The mean Earth-Moon distance is 384,400 km and the Moon's mean orbital speed is 1.022 km/s. These two values are linked to Earth's mass through the law of gravitation.
The simulation computes the trajectory by applying Newton's law over each small time interval: this is numerical integration. The trajectory obtained is not a perfect circle because the Moon's real speed varies slightly along its orbit: the real orbit is an ellipse of low eccentricity (about 0.055).
Extension activities:
'- Why doesn't the Moon fall to Earth even though it is gravitationally attracted?
- What would happen if Earth were twice as massive? How would the period change?
- What would happen if the Moon's initial speed were decreased? And greatly increased?
- Why does the Moon's sidereal period (27.3 days) differ from the cycle of phases (29.5 days)?
- What role does the orbit's radius play in a revolution's duration around the same central body?
Frequently asked questions:
Q: Why doesn't the Moon fall to Earth?
A: The Moon moves laterally at about 1 km/s. Gravity continuously deflects it towards Earth, but its velocity carries it ever further: it "falls perpetually" around Earth without ever reaching it.
Q: Why isn't my orbit a perfect circle?
A: The initial speed (1.022 km/s) does not exactly match the ideal circular speed at this distance. The trajectory becomes a slightly elongated ellipse, like the Moon's real orbit.
Q: How can I measure the period precisely?
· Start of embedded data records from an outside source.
[config.mk]
export PLATFORM = sky130hd
export DESIGN_NAME = ft_csr
export DESIGN_NICKNAME = d
export VERILOG_FILES = /design/src/hdl/mult_ft_pkg.sv /design/src/hdl/ft_csr.sv
export VERILOG_INCLUDE_DIRS = /design/src /design/src/hdl
export SDC_FILE = /design/constraint.sdc
export NUM_CORES = 1
export LEC_CHECK = 0
export ABC_AREA = 1
export BUFFER_PORTS_ARGS = -buffer_cell sky130_fd_sc_hd__buf_2
export CAP_MARGIN = 20
export CORE_AREA = 5 5 105 107
export CTS_CLUSTER_DIAMETER = 40
export CTS_CLUSTER_SIZE = 28
export DETAILED_ROUTE_END_ITERATION = 8
export DIE_AREA = 0 0 110 112
export PLACE_DENSITY = 0.58
export SETUP_SLACK_MARGIN = 0.02
export SKIP_LAST_GASP = 1
export SYNTH_ARGS = -nofsm -noshare
export SYNTH_HDL_FRONTEND = slang
export SYNTH_SLANG_ARGS = --single-unit
export TNS_END_PERCENT = 20
[constraint.sdc]
create_clock -name clk -period 2.2 [get_ports clk]
set_clock_uncertainty 0.15 [all_clocks]
set_input_delay 0.44 -clock clk [delete_from_list [all_inputs] [get_ports clk]]
set_output_delay 0.44 -clock clk [all_outputs]
set_load 0.1 [all_outputs]
[src/hdl/mult_ft_settings.svh]
////////////////////////////////////////////////////////////
// fault-tolerant multiplier settings
// widths, lane and replica counts, register offsets and the
// error count at which a replica is taken as permanently faulty
////////////////////////////////////////////////////////////

`ifndef MULT_FT_SETTINGS_SVH
`define MULT_FT_SETTINGS_SVH

`define MULT_FT_WIDTH          32
`define MULT_FT_LANES          4
`define MULT_FT_REPLICAS       3
`define MULT_FT_ADDR_WIDTH     8
`define MULT_FT_CNT_WIDTH      16
`define MULT_FT_PERM_THRESHOLD 4

// APB register offsets
`define MULT_FT_REG_CONFIG     8'h00
`define MULT_FT_REG_CNT0       8'h04
`define MULT_FT_REG_CNT1       8'h08
`define MULT_FT_REG_CNT2       8'h0C
`define MULT_FT_REG_STATUS     8'h10

`endif

[src/hdl/mult_ft_pkg.sv]
////////////////////////////////////////////////////////////
// fault-tolerant multiplier package
// operand, address and counter types, operation and
// voter mode encodings
////////////////////////////////////////////////////////////

package mult_ft_pkg;

`include "mult_ft_settings.svh"

	// datapath and bus types
	typedef logic [`MULT_FT_WIDTH-1:0]      word_t;
	typedef logic [`MULT_FT_ADDR_WIDTH-1:0] apb_addr_t;
	typedef logic [`MULT_FT_CNT_WIDTH-1:0]  err_count_t;
	typedef logic [`MULT_FT_REPLICAS-1:0]   replica_mask_t;

	// operation shared by all lanes
	typedef enum logic [1:0] {
		MULT_OP_MUL   = 2'd0,
		MULT_OP_MULH  = 2'd1,
		MULT_OP_MULHU = 2'd2
	} mult_op_e;

	// voter operating mode, as held in CONFIG bits 4..3
	typedef enum logic [1:0] {
		VOTE_MAJORITY = 2'd0,
		VOTE_ONLY_TWO = 2'd1,
		VOTE_BYPASS   = 2'd2
	} vote_mode_e;

endpackage

[src/hdl/ft_csr.sv]
////////////////////////////////////////////////////////////
// fault-tolerance control and status registers
// APB slave with the configuration register, one saturating
// error counter per replica and sticky permanent-fault flags
////////////////////////////////////////////////////////////

`timescale 1ns/100ps

`include "mult_ft_settings.svh"

module ft_csr (
	input  logic                       clk,
	input  logic                       reset_i,
	input  logic                       psel_i,
	input  logic                       penable_i,
	input  logic                       pwrite_i,
	input  mult_ft_pkg::apb_addr_t     paddr_i,
	input  mult_ft_pkg::word_t         pwdata_i,
	output mult_ft_pkg::word_t         prdata_o,
	output logic                       pready_o,
	output logic                       pslverr_o,
	input  mult_ft_pkg::replica_mask_t flagged_i,
	input  logic                       count_en_i,
	output mult_ft_pkg::replica_mask_t spare_sel_o,
	output mult_ft_pkg::vote_mode_e    mode_o,
	output logic [1:0]                 pick_o,
	output mult_ft_pkg::replica_mask_t perm_faulty_o
);

	mult_ft_pkg::replica_mask_t                          spare_sel_q;
	mult_ft_pkg::vote_mode_e                             mode_q;
	logic [1:0]                                          pick_q;
	mult_ft_pkg::err_count_t [`MULT_FT_REPLICAS-1:0]     cnt_q;
	mult_ft_pkg::replica_mask_t                          perm_q;
	mult_ft_pkg::word_t                                  rdata;
	mult_ft_pkg::replica_mask_t                          cnt_hit;
	logic                                                config_hit;
	logic                                                status_hit;
	logic                                                mapped;
	logic                                                access;
	logic                                                wr_ok;

	////////////////////////////////////////////////////////////
	// address decode and read data
	////////////////////////////////////////////////////////////

	always_comb begin
		rdata      = '0;
		cnt_hit    = '0;
		config_hit = 1'b0;
		status_hit = 1'b0;
		mapped     = 1'b1;
		case (paddr_i)
			`MULT_FT_REG_CONFIG: begin
				config_hit = 1'b1;
				rdata[6:0] = {pick_q, mode_q, spare_sel_q};
			end
			`MULT_FT_REG_CNT0: begin
				cnt_hit[0]                     = 1'b1;
				rdata[`MULT_FT_CNT_WIDTH-1:0] = cnt_q[0];
			end
			`MULT_FT_REG_CNT1: begin
				cnt_hit[1]                     = 1'b1;
				rdata[`MULT_FT_CNT_WIDTH-1:0] = cnt_q[1];
			end
			`MULT_FT_REG_CNT2: begin
				cnt_hit[2]                     = 1'b1;
				rdata[`MULT_FT_CNT_WIDTH-1:0] = cnt_q[2];
			end
			`MULT_FT_REG_STATUS: begin
				status_hit                   = 1'b1;
				rdata[`MULT_FT_REPLICAS-1:0] = perm_q;
			end
			default: mapped = 1'b0;
		endcase
	end

	// no wait states, every access ends in its access phase
	assign access    = psel_i & penable_i;
	assign pready_o  = access;
	assign pslverr_o = access & (~mapped | (pwrite_i & status_hit));
	assign wr_ok     = access & pwrite_i & mapped & ~status_hit;
	assign prdata_o  = rdata;

	////////////////////////////////////////////////////////////
	// configuration
	////////////////////////////////////////////////////////////

	always_ff @(posedge clk) begin
		if (reset_i) begin
			spare_sel_q <= '0;
			mode_q      <= mult_ft_pkg::VOTE_MAJORITY;
			pick_q      <= 2'd0;
		end else if (wr_ok && config_hit) begin
			spare_sel_q <= pwdata_i[2:0];
			mode_q      <= mult_ft_pkg::vote_mode_e'(pwdata_i[4:3]);
			pick_q      <= pwdata_i[6:5];
		end
	end

	// error counters, a clearing write wins over an increment
	always_ff @(posedge clk) begin
		if (reset_i) begin
			cnt_q  <= '0;
			perm_q <= '0;
		end else begin
			for (int r = 0; r < `MULT_FT_REPLICAS; r++) begin
				if (wr_ok && cnt_hit[r]) begin
					cnt_q[r]  <= '0;
					perm_q[r] <= 1'b0;
				end else if (count_en_i && flagged_i[r]) begin
					if (cnt_q[r] != '1)
						cnt_q[r] <= cnt_q[r] + 1'b1;
					// sticky once the count reaches the threshold
					if (cnt_q[r] >= `MULT_FT_PERM_THRESHOLD - 1)
						perm_q[r] <= 1'b1;
				end
			end
		end
	end

	assign spare_sel_o   = spare_sel_q;
	assign mode_o        = mode_q;
	assign pick_o        = pick_q;
	assign perm_faulty_o = perm_q;

endmodule

==> metrics.md <==
| Metric | Value |
|---|---|
| Routed wire length per instance | 13.6 um |
| Worst path depth | 9 |
| Number of synthesized flops with an enable pin | 0 |
| Total number of clock tree sinks | 58 |
| Highest clock frequency the design can meet | 439 MHz |
| Post-route fraction of the period consumed by the critical path | 1.04 |
| Clock period minus worst slack | 2280 ps |
| Average vias per placed instance | 4.87 |
| Clock input transition at the sequential cells of the worst setup and hold paths | 70 ps |
| Max Root-Sink Buffers | 2 |
| Floorplan die height | 112 um |
| Final wirelength | 12,000 um |
| Largest net degree at the start of global routing | 15 |
| Net Switching | 0.681 mW |
| Most frequent cell after synthesis | sky130_fd_sc_hd__nand2_1 |
| Buffering stage count on the worst path with inverters included | 4 |
| Top_reg_cell synth | sky130_fd_sc_hd__dfxtp_1 |
| Sw frac | 0.302 |
| Vias in the first global route | 4,051 |
| Summed area of non-filler cells in the final layout | 0.00526 mm^2 |
| Pwr Density | 429 mW/mm^2 |
| Relative slew slack | 0.624 |
| IO Count | 93 |
| Critical path cell sequence | buf_2 -> inv_1 -> nand3_4 -> nor2_4 -> buf_4 -> nor3_1 -> nand3_1 -> nor2_4 -> buf_12 |
| Path type of the worst min-delay path | in -> reg |
| Post-synthesis cell type with the largest combined area | sky130_fd_sc_hd__dfxtp_1 |
| Cell depth of the worst flop-to-flop path | 9 |
| Aggregate global routing overflow | 0 |
| Deepest level of the CTS H-tree | 3 |
| RSZ-0062 raised after global routing | yes |
| Endpoint kind of the worst setup timing path | output pin |
| CP dominant cell by count | sky130_fd_sc_hd__nor2_4 |
| Worst-margin pin slew | 563 ps |
| Die span in x | 110 um |
| Count of state elements after synthesis | 58 |
| DRC marker count from the first detailed-route iteration | 212 |
| Violations in the final reports | setup timing |
| Cell row count | 37 |
| Post-layout util | 0.524 |
| Stage delay of the slowest cell on the critical path | 250 ps |
| Area post-placement | 0.00505 mm^2 |
| Sequential cell area | 0.00116 mm^2 |
| Hold Vio Cnt, Final | 0 |
| Maximum VDD drop | 0.000186 V |
| Final-stage net count | 791 |
| Post-detailed-route DRC marker count | 0 |
| Mean area per synthesized cell | 5.93 um^2 |
| Cell area after synthesis | 0.00392 mm^2 |
| HPWL after DPL | 9600 um |
| CTS Root Buffer Type | sky130_fd_sc_hd__clkbuf_8 |
| Cell types occupying the most area after synthesis | sky130_fd_sc_hd__dfxtp_1 (30%), sky130_fd_sc_hd__nand2_1 (22%), sky130_fd_sc_hd__nor2_1 (10%) |
| Synth top area share | 0.296 |
| Overall Power | 2.26 mW |
| Number of distinct library cells after synthesis | 25 |
| Design internal power | 1.57 mW |
| Required time at the worst-slack endpoint | 1610 ps |
| Part of the power in combinational logic | 0.131 |
| Maximum fanout count along the critical path | 5 |
| Cell class contributing the biggest share of worst-path delay | simple AND/OR/NAND/NOR gates |
| Post-Route Setup TNS | -369 ps |
| Result of the run | finished with violations |
| Sequential fraction of the synthesis area | 0.296 |
| Cell count after synthesis | 661 |
| Share of synthesized flip-flops with an asynchronous set or reset | 0 |
| Proportion of power drawn by flip-flops and latches | 0.470 |
| Total of warnings raised by yosys | 0 |
| Static power due to leakage | 2.09 nW |
| Share of final-layout standard cells stronger than drive strength 1 | 0.198 |
| Placement-stage worst setup slack | -58.9 ps |
| Count of port buffers added during placement | 51 |
| Initial antenna violation count | 0 |
| Area of combinational cells with multiple inputs | 0.00268 mm^2 |
| Die area | 0.0123 mm^2 |
| Number of inserted diodes | 0 |
| Critical path startpoint category | input pin |
| Share of power burned in the clock network | 0.399 |
| Number of max-slew violations in the final report | 0 |
| Number of cells on the worst hold path | 3 |
| Number of filler instances in the final layout | 1,040 |
| GP Congestion | 0.933 |
| Worst Setup Slack, final | -77.9 ps |
| Core area | 0.0100 mm^2 |
| Total via count after detailed routing | 4,282 |
| Number of CTS-inserted buffers | 9 |
| Synth-to-layout area growth | 34.2% |
| Critical path start-end classification | in -> out |
| Clock tree from TritonCTS | done |
| Total of endpoints with negative setup slack in the final report | 11 |
| Arrival time at the worst endpoint | 1690 ps |
| # Max-Cap Violations | 0 |
| Routed Antenna Nets | 0 |
| CTS hold repair buffers | 0 |
| First drt pass iteration count | 5 |
| Initial cell density of the core | 0.390 |
| Clk_lat worst skew | 350 ps |
| Wire length of the first global-routing pass | 19,900 um |
| Synth cell count leaders | sky130_fd_sc_hd__nand2_1 (227), sky130_fd_sc_hd__nor2_1 (104), sky130_fd_sc_hd__inv_1 (65), sky130_fd_sc_hd__dfxtp_1 (58), sky130_fd_sc_hd__a21oi_1 (47) |
| Critical path's slowest cell | sky130_fd_sc_hd__nor3_1 |
| All-Layer GR Usage | 0.205 |
==> worst min-delay path, cell delays in order <==
cell	delay [ps]
sky130_fd_sc_hd__buf_2	80
sky130_fd_sc_hd__nor2_1	30
sky130_fd_sc_hd__nor2_1	80
==> sequential cells by signal, summed over array words and instances, names as in the netlist <==
name / cells
cnt_q: 48
spare_sel_o: 3
pick_o: 2
perm_faulty_o: 3
mode_o: 2
==> path summary, 6_finish.rpt <==
path               start              to  slack, ps
min reg2reg    cnt_q[14]       cnt_q[14]        340
max           paddr_i[6]       pslverr_o        -80
max reg2reg    cnt_q[17]       cnt_q[22]        210
min          pwdata_i[2]  spare_sel_o[2]        160
==> cell usage in the layout (no fill, tap or decap), types with 16 or more instances in the layout <==
cell | synthesis | routed
sky130_fd_sc_hd__a21oi_1 | 47 | 47
sky130_fd_sc_hd__buf_12 | 0 | 20
sky130_fd_sc_hd__buf_2 | 12 | 32
sky130_fd_sc_hd__buf_4 | 18 | 32
sky130_fd_sc_hd__conb_1 | 1 | 16
sky130_fd_sc_hd__dfxtp_1 | 58 | 55
sky130_fd_sc_hd__inv_1 | 65 | 60
sky130_fd_sc_hd__nand2_1 | 227 | 225
sky130_fd_sc_hd__nand3_1 | 42 | 38
sky130_fd_sc_hd__nand4_1 | 19 | 19
sky130_fd_sc_hd__nor2_1 | 104 | 98
==> through the flow <==
step	hold slack, ps	cells
2_1_floorplan	315	676
3_3_place_gp	334	863
3_5_place_dp	340	863
4_1_cts	153	879
5_1_grt	172	879
6_report	162	879
==> what timing repair did <==
action / 4_1_cts / 5_1_grt
endpoints found under the setup margin: 19 / 18
resized for setup: 9 / 2
pin swaps: 2 / 3
buffers inserted: 1 / 0
==> final cells by class <==
type | count | area share
Clock buffer | 12 | 0.0295
Clock inverter | 3 | 0.00285
Inverter | 68 | 0.0492
Multi-Input combinational cell | 516 | 0.508
Sequential cell | 58 | 0.221
Tap cell | 136 | 0.0323
Timing Repair Buffer | 86 | 0.156
==> power by group through the flow <==
stage | registers, mW | clock network [mW] | logic [mW]
after global placement | 1.08 | 0 | 0.287
after CTS | 1.06 | 0.922 | 0.294
after detailed placement | 1.08 | 0 | 0.290
after global routing | 1.06 | 0.971 | 0.313
after floorplan | 1.09 | 0 | 0.236
final | 1.06 | 0.900 | 0.295
==> cells by family after synthesis <==
logic type | share of synthesized area
buf+inv | 0.121
simple gates | 0.425
flops | 0.296
compound gates | 0.109
other cells | 0.000957
xor+xnor | 0.0380
fa+ha+maj | 0.00958
==> layer usage <==
layer  track usage  vias to the layer above  routed length [um]
met5             0                        -                   0
met4        0.0773                        0                 256
met3        0.0243                       18                 577
met2         0.330                      102                5650
met1         0.277                     1930                5480
li1              -                     2232                   -
Note: power is estimated with default switching activity, not from simulation.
A: Plot the Moon's x_2 (or y_2) coordinate versus time. The curve is sinusoidal: the distance between two maxima gives the period. You can also measure the total duration of several revolutions and divide for greater precision.
Q: Why does the simulation run so fast?
A: The time scale (dt = 30 minutes per frame) greatly accelerates the simulation. A real lunar revolution of 27 days is observable on screen in less than a minute.
Q: Why is the Moon's mass set to 0.012 M⊕ and not 1 M⊕?
A: The Moon is about 81 times less massive than Earth, or 1.2% of Earth's mass. A mass that is too high would move Earth and distort the orbit observation.